AI Functions are simple to use, fast, and scalable. Analysts can use them to apply data intelligence to their proprietary data, while data engineers, data scientists, and machine learning engineers can use them to build production-grade batch pipelines.

Task specific and general-purpose

AI Functions has task-specific and general-purpose functions:

• Task-specific AI Functions — Purpose-built functions optimized for a specific task, such as document parsing, entity extraction, classification, and sentiment analysis. These functions are powered by Databricks-managed, research-back systems. Some functions include UI experiences. See Task-specific AI functions for supported functions and models.
• ai_query — The general-purpose function for task and model flexibility. Provide a prompt and choose any supported Foundation Model API. See Use ai_query.

Task-specific AI functions

Task-specific functions are scoped for a certain task so you can automate routine transformations, like entity extraction, translation, and classification. Databricks recommends these functions for getting started because they invoke a state-of-the-art research techniques maintained by Databricks and do not require any customization.

See Analyze customer reviews using AI Functions for an example.

The following table lists supported functions and the task they perform.

Function	Description
ai_parse_document	Parse structured content (text, tables, figure descriptions) and layout from unstructured documents using state-of-the-art research techniques.
ai_extract	Extract structured fields from documents or text using a schema you define.
ai_classify	Classify input text according to labels you provide using state-of-the-art research techniques.
ai_analyze_sentiment	Perform sentiment analysis on input text using a state-of-the-art generative AI model.
ai_fix_grammar	Correct grammatical errors in text using a state-of-the-art generative AI model.
ai_gen	Answer the user-provided prompt using a state-of-the-art generative AI model.
ai_mask	Mask specified entities in text using a state-of-the-art generative AI model.
ai_query	A general-purpose AI function for tasks that go beyond what the task-specific functions offer.
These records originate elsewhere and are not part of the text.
===== src/rtl/fifo_rd_ctrl_if.sv =====
// Read-side port bundle of the async FIFO: consumer request/flush controls,
// synchronised write pointer in, memory read address/enable and status out.
interface fifo_rd_ctrl_if #(
    parameter int unsigned ADDRESS_WIDTH = 3
);
    logic                     R_INC;
    logic                     FLUSH;
    logic                     CLR_ERR;
    logic [ADDRESS_WIDTH:0]   W_PTR;
    logic [ADDRESS_WIDTH-1:0] R_ADDR;
    logic                     R_EN;
    logic [ADDRESS_WIDTH:0]   R_PTR;
    logic                     EMPTY;
    logic                     ALMOST_EMPTY;
    logic [ADDRESS_WIDTH:0]   LEVEL;
    logic                     UNDERFLOW;

    // master: the consumer/synchroniser side; slave: the read controller
    modport master (
        output R_INC, FLUSH, CLR_ERR, W_PTR,
        input  R_ADDR, R_EN, R_PTR, EMPTY, ALMOST_EMPTY, LEVEL, UNDERFLOW
    );
    modport slave (
        input  R_INC, FLUSH, CLR_ERR, W_PTR,
        output R_ADDR, R_EN, R_PTR, EMPTY, ALMOST_EMPTY, LEVEL, UNDERFLOW
    );
endinterface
Provide a custom prompt and choose any supported Foundation Model API model.
ai_similarity	Compare two strings and compute the semantic similarity score using a state-of-the-art generative AI model.
ai_summarize	Generate a summary of text using SQL and state-of-the-art generative AI model.
ai_translate	Translate text to a specified target language using a state-of-the-art generative AI model.
ai_forecast	Forecast data up to a specified horizon. This table-valued function is designed to extrapolate time series data into the future.
vector_search	Search and query a Mosaic AI Vector Search index using a state-of-the-art generative AI model.

Use AI Functions in production workflows

For large-scale batch inference, you can integrate task-specific AI Functions, or the general-purpose function ai_query into your production workflows, like Lakeflow Spark Declarative Pipelines, Databricks workflows and Structured Streaming. This enables production-grade processing at scale.

Best practices for AI functions in production:

Let AI Functions handle your workload at scale: AI Functions automatically manage parallelization, retries, and scaling. It is advised to submit your full dataset in a single query rather than manually splitting it into small batches. Performance may not scale linearly from very small workloads to large-scale workloads.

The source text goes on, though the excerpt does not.